Dans votre conclusion vous dites que l'enseignement universitaire de la science éco rend plus pragmatique, et là encore je suis d'accord (parce que je suis devenu plus pragmatique).
Après, mon exemple perso n'est qu'un exemple, et comme je le disais il n'implique rien d'autre qu'une simple illustration.
Pour conclure, je dirais que le problème de la science éco universitaire est qu'elle est diabolisée par l'extrême-gauche comme un repaire d'ultra-libéraux ravis de voir le grand capital l'emporter sur la force de travail prolétaire... Je pense que pour lutter contre cette méconnaissance flagrante des théories économiques et de leur contexte d'élaboration, la meilleure arme reste celle de la vulgarisation scientifique, malheureusement encore peu présente en sciences éco...
jeudi, janvier 11 2007
23:11
C'est marrant l'écart qui peut se créer, épistémologiquement parlant, entre les sciences sociales :
— Fr.1. "L'économie enseigne que chaque décision, en particulier de politique publique, impose des arbitrages, à commencer par celui entre coût et efficacité."
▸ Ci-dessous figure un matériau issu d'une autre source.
### src/rtl/audio_event_arbiter.sv
// rtl/audio_event_arbiter.sv - speaker arbiter playing TONE1/GAP/TONE2 for the highest-priority pending sound source
//
// Ports:
//   clk          system clock
//   rst_n        asynchronous active-low reset
//   trig         per-source level trigger; a rising edge requests playback
//   mute         forces speaker_out low without touching sequencing
//   speaker_out  square-wave audio output
//   busy         high while in TONE1, GAP or TONE2
//   active_src   index of the playing source; holds its last value when idle
//   done         one-cycle pulse on the final TONE2 cycle of a completed sequence
//
// Optional macro AUDIO_ARB_PREEMPT_EN: a pending source with a higher index than
// the playing one aborts the current sequence and starts directly in TONE1.

module audio_event_arbiter #(
  parameter int NUM_SRC = 4,
  parameter int HALF_W = 18,
  parameter logic [NUM_SRC*HALF_W-1:0] HALF_PERIODS =
    {18'd128061, 18'd113636, 18'd95556, 18'd63776},
  parameter int TONE1_CYC = 3125000,
  parameter int GAP_CYC = 3125000,
  parameter int TONE2_CYC = 6250000,
  parameter int DUR_W = 24
) (
  input  logic                       clk,
  input  logic                       rst_n,
  input  logic [NUM_SRC-1:0]         trig,
  input  logic                       mute,
  output logic                       speaker_out,
  output logic                       busy,
  output logic [$clog2(NUM_SRC)-1:0] active_src,
  output logic                       done
);

  localparam int SW = $clog2(NUM_SRC);
  localparam logic [DUR_W-1:0] T1_LAST  = DUR_W'(TONE1_CYC - 1);
  localparam logic [DUR_W-1:0] GAP_LAST = DUR_W'(GAP_CYC - 1);
  localparam logic [DUR_W-1:0] T2_LAST  = DUR_W'(TONE2_CYC - 1);

  typedef enum logic [1:0] {IDLE, TONE1, GAP, TONE2} state_t;

  state_t             state;
  logic [NUM_SRC-1:0] trig_prev;
  logic [NUM_SRC-1:0] pending;
  logic [NUM_SRC-1:0] edges;
  logic [NUM_SRC-1:0] grant_mask;
  logic [DUR_W-1:0]   timer;
  logic [HALF_W-1:0]  hcnt;
  logic [HALF_W-1:0]  half_per;
  logic               tone_bit;
  logic               any_pend;
  logic [SW-1:0]      top_src;
  logic               phase_end;
  logic               preempt;
  logic               grant;

  assign edges = trig & ~trig_prev;

  // Ascending scan: the last set bit seen is the highest-priority request.
  always_comb begin
    top_src  = '0;
    any_pend = 1'b0;
    for (int i = 0; i < NUM_SRC; i++) begin
      if (pending[i]) begin
        top_src  = SW'(i);
        any_pend = 1'b1;
      end
    end
  end

  always_comb begin
    half_per = HALF_PERIODS[int'(active_src)*HALF_W +: HALF_W];
  end

  always_comb begin
    case (state)
      TONE1:   phase_end = (timer == T1_LAST);
      GAP:     phase_end = (timer == GAP_LAST);
      TONE2:   phase_end = (timer == T2_LAST);
      default: phase_end = 1'b0;
    endcase
  end

`ifdef AUDIO_ARB_PREEMPT_EN
  assign preempt = (state != IDLE) && any_pend && (top_src > active_src);
`else
  assign preempt = 1'b0;
`endif

  assign grant      = any_pend && ((state == IDLE) || preempt);
  assign grant_mask = grant ? (NUM_SRC'(1) << top_src) : '0;

  always_ff @(posedge clk or negedge rst_n) begin
    if (!rst_n) begin
      state      <= IDLE;
      trig_prev  <= '0;
      pending    <= '0;
      timer      <= '0;
      hcnt       <= '0;
      tone_bit   <= 1'b0;
      active_src <= '0;
    end else begin
      trig_prev <= trig;
      // A new edge on the bit being granted wins over the clear.
      pending   <= (pending & ~grant_mask) | edges;
      if (grant) begin
        active_src <= top_src;
        state      <= TONE1;
        timer      <= '0;
        hcnt       <= '0;
        tone_bit   <= 1'b0;
      end else begin
        case (state)
          TONE1, TONE2: begin
            if (phase_end) begin
              state    <= (state == TONE1) ? GAP : IDLE;
              timer    <= '0;
              hcnt     <= '0;
              tone_bit <= 1'b0;
            end else begin
              timer <= timer + DUR_W'(1);
              if (hcnt == half_per - HALF_W'(1)) begin
                hcnt     <= '0;
                tone_bit <= ~tone_bit;
              end else begin
                hcnt <= hcnt + HALF_W'(1);
              end
            end
          end
          GAP: begin
            if (phase_end) begin
              state <= TONE2;
              timer <= '0;
            end else begin
              timer <= timer + DUR_W'(1);
            end
          end
          default: begin
            timer <= '0;
          end
        endcase
      end
    end
  end

  // Tone bit starts at 0, so every tone phase begins with a high half-period.
  assign speaker_out = ((state == TONE1) || (state == TONE2)) & ~tone_bit & ~mute;
  assign busy        = (state != IDLE);
  assign done        = (state == TONE2) && phase_end && !preempt;

endmodule

### config.mk
export PLATFORM = sky130hd
export DESIGN_NAME = audio_event_arbiter
export DESIGN_NICKNAME = d
export VERILOG_FILES = /design/src/rtl/audio_event_arbiter.sv
export SDC_FILE = /design/constraint.sdc
export NUM_CORES = 1
export LEC_CHECK = 0
export CORE_UTILIZATION = 65
export DETAILED_ROUTE_END_ITERATION = 16
export GPL_TIMING_DRIVEN = 0
export PLACE_DENSITY_LB_ADDON = 0.08
export SYNTH_ARGS = -nofsm -noshare
export SYNTH_HDL_FRONTEND = slang
export SYNTH_SLANG_ARGS = --single-unit
### constraint.sdc
create_clock -name clk -period 4.8 [get_ports clk]
set_input_delay 0.96 -clock clk [delete_from_list [all_inputs] [get_ports clk]]
set_output_delay 0.96 -clock clk [all_outputs]
set_load 0.02 [all_outputs]
<file path="config.mk">
export PLATFORM = sky130hd
export DESIGN_NAME = stream_demux
export DESIGN_NICKNAME = d
export VERILOG_FILES = /design/src/rtl/stream_demux_pkg.sv /design/src/rtl/stream_demux_slot.sv /design/src/rtl/stream_demux.sv
export SDC_FILE = /design/constraint.sdc
export NUM_CORES = 1
export LEC_CHECK = 0
export CAP_MARGIN = 15
export CORE_AREA = 2 2 78 80
export CTS_CLUSTER_SIZE = 10
export DETAILED_ROUTE_END_ITERATION = 16
export DIE_AREA = 0 0 80 82
export GPL_TIMING_DRIVEN = 1
export REMOVE_ABC_BUFFERS = 1
export SETUP_SLACK_MARGIN = 0.3
export SLEW_MARGIN = 20
export SYNTH_ARGS = -nofsm -noshare
export SYNTH_HDL_FRONTEND = slang
export SYNTH_SLANG_ARGS = --single-unit
</file>
<file path="constraint.sdc">
create_clock -name clk -period 2.1 [get_ports clk]
set_clock_uncertainty 0.2 [all_clocks]
set_input_delay 0.315 -clock clk [delete_from_list [all_inputs] [get_ports clk]]
set_output_delay 0.315 -clock clk [all_outputs]
set_load 0.005 [all_outputs]
</file>
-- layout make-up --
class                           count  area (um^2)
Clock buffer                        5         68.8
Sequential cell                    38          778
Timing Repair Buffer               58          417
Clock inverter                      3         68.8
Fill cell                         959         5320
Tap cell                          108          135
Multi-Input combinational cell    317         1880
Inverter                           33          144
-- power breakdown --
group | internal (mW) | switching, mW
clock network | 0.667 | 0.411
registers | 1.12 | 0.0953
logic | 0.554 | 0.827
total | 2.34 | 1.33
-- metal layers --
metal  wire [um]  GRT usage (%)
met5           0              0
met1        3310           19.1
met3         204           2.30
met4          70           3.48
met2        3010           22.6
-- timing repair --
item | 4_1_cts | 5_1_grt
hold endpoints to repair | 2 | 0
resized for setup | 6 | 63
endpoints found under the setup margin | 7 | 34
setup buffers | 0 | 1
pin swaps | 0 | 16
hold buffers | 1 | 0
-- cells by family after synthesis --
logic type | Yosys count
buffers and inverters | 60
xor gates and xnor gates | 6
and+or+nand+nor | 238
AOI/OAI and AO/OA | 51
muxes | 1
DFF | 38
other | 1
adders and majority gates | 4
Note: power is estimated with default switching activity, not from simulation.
$ cat src/rtl/regfile_scoreboard_if.sv
// Decode/writeback-side signal bundle for the register-file scoreboard.
// The decode side drives the master modport and the scoreboard uses the slave modport.
interface regfile_scoreboard_if;
    // Issue handshake: an instruction moves from decode into execute on a rising
    // edge where issue_valid & issue_accept are both high. issue_accept is
    // combinational and never depends on itself. Decode holds its instruction
    // stable while stall is high.
    logic       issue_valid;
    logic       issue_writes;
    logic [2:0] issue_dest;
    logic [2:0] src_a;
    logic [2:0] src_b;
    logic       src_a_used;
    logic       src_b_used;
    logic       wb_load;
    logic [2:0] wb_dest;
    logic       flush;
    logic       stall;
    logic       issue_accept;
    logic [7:0] busy;
    logic       sb_error;

    modport master (
        output issue_valid, issue_writes, issue_dest, src_a, src_b,
               src_a_used, src_b_used, wb_load, wb_dest, flush,
        input  stall, issue_accept, busy, sb_error
    );

    modport slave (
        input  issue_valid, issue_writes, issue_dest, src_a, src_b,
               src_a_used, src_b_used, wb_load, wb_dest, flush,
        output stall, issue_accept, busy, sb_error
    );
endinterface

$ cat src/rtl/regfile_scoreboard.sv
// Per-register in-flight write counters that stall LC-3b decode on RAW hazards.
// Define REGFILE_SB_BYPASS_EN to release a consumer in its producer's writeback cycle.
module regfile_scoreboard #(
    parameter int MAX_INFLIGHT = 3
) (
    input logic                 clk,
    input logic                 reset,
    regfile_scoreboard_if.slave sb
);
    localparam int CW = $clog2(MAX_INFLIGHT + 1);
    localparam logic [CW-1:0] MAX_CNT = CW'(MAX_INFLIGHT);
    localparam logic [CW-1:0] ONE_CNT = CW'(1);

    logic [CW-1:0] count [8];
    logic [7:0]    pend;
    logic [7:0]    inc;
    logic [7:0]    dec;
    logic          hazard;
    logic          err_q;

    always_comb begin
        pend = '0;
        for (int r = 0; r < 8; r++) begin
`ifdef REGFILE_SB_BYPASS_EN
            // The regfile writes before it reads, so the last retiring producer's
            // value is already visible to a same-cycle reader.
            pend[r] = (count[r] != '0) &
                      ~(sb.wb_load & (sb.wb_dest == 3'(r)) & (count[r] == ONE_CNT));
`else
            pend[r] = (count[r] != '0);
`endif
        end
    end

    // The saturation check always uses the raw count, never the bypassed pend term.
    assign hazard = (sb.src_a_used & pend[sb.src_a]) |
                    (sb.src_b_used & pend[sb.src_b]) |
                    (sb.issue_writes & (count[sb.issue_dest] == MAX_CNT));

    assign sb.stall        = sb.issue_valid & hazard;
    assign sb.issue_accept = sb.issue_valid & ~sb.stall;

    always_comb begin
        inc = '0;
        dec = '0;
        for (int r = 0; r < 8; r++) begin
            inc[r] = sb.issue_accept & sb.issue_writes & (sb.issue_dest == 3'(r));
            dec[r] = sb.wb_load & (sb.wb_dest == 3'(r)) & (count[r] != '0);
        end
    end

    always_ff @(posedge clk or posedge reset) begin
        if (reset) begin
            for (int r = 0; r < 8; r++) begin
                count[r] <= '0;
            end
            err_q <= 1'b0;
        end else begin
            for (int r = 0; r < 8; r++) begin
                if (sb.flush) begin
                    count[r] <= '0;
                end else begin
                    count[r] <= count[r] + CW'(inc[r]) - CW'(dec[r]);
                end
            end
            // Retiring a register with nothing pending means bookkeeping went wrong.
            if (sb.wb_load && (count[sb.wb_dest] == '0)) begin
                err_q <= 1'b1;
            end
        end
    end

    always_comb begin
        sb.busy = '0;
        for (int r = 0; r < 8; r++) begin
            sb.busy[r] = (count[r] != '0);
        end
    end

    assign sb.sb_error = err_q;
endmodule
Alors que la science politique enseigne que les politiques publiques et les politiques sociales en particulier sont le plus souvent construites autour d'un consensus inflationniste qui est tout sauf un arbitrage coût/efficacité.
2. "on en vient à reconnaître l'efficacité du marché comme moyen d'allocation des ressources et de coordination des agents"
Alors que la science politique enseigne l'inverse (cf. le classique "Market as Prison" de Lindblom si je me souviens bien, Wildavsky sur les préférences des individus et Hall et Taylor sur le choix rationnel dans les théories institutionnalistes).
Enfin, Mankiw fait semblant d'ignorer le déplacement qui a éloigné le parti républicain de sa base (qui, économiquement, représente le libéralisme classique de type Montesquieu). Les néo-conservateurs ont poussé le parti "off-center", ce que Hacker et Pierson décrivent parfaitement : on est plus près de Carl Schmitt ou Leo Strauss que de Benjamin Constant !
jeudi, mars 8 2007
21:51
Hypothèse 1;
— David MonniauxLes schémas simplificateurs et idéologiques ne tiennent pas tiennent pas devant l'expérience du terrain. Il est plus facile de bavarder sur la production quand on est étudiant et qu'on n'a jamais travaillé que quand on doit produire quelque chose dans des conditions concrêtes.
Hypothèse 2:
On s'embourgeoise, on prend l'habitude des petits avantages acquis, de la paye, etc.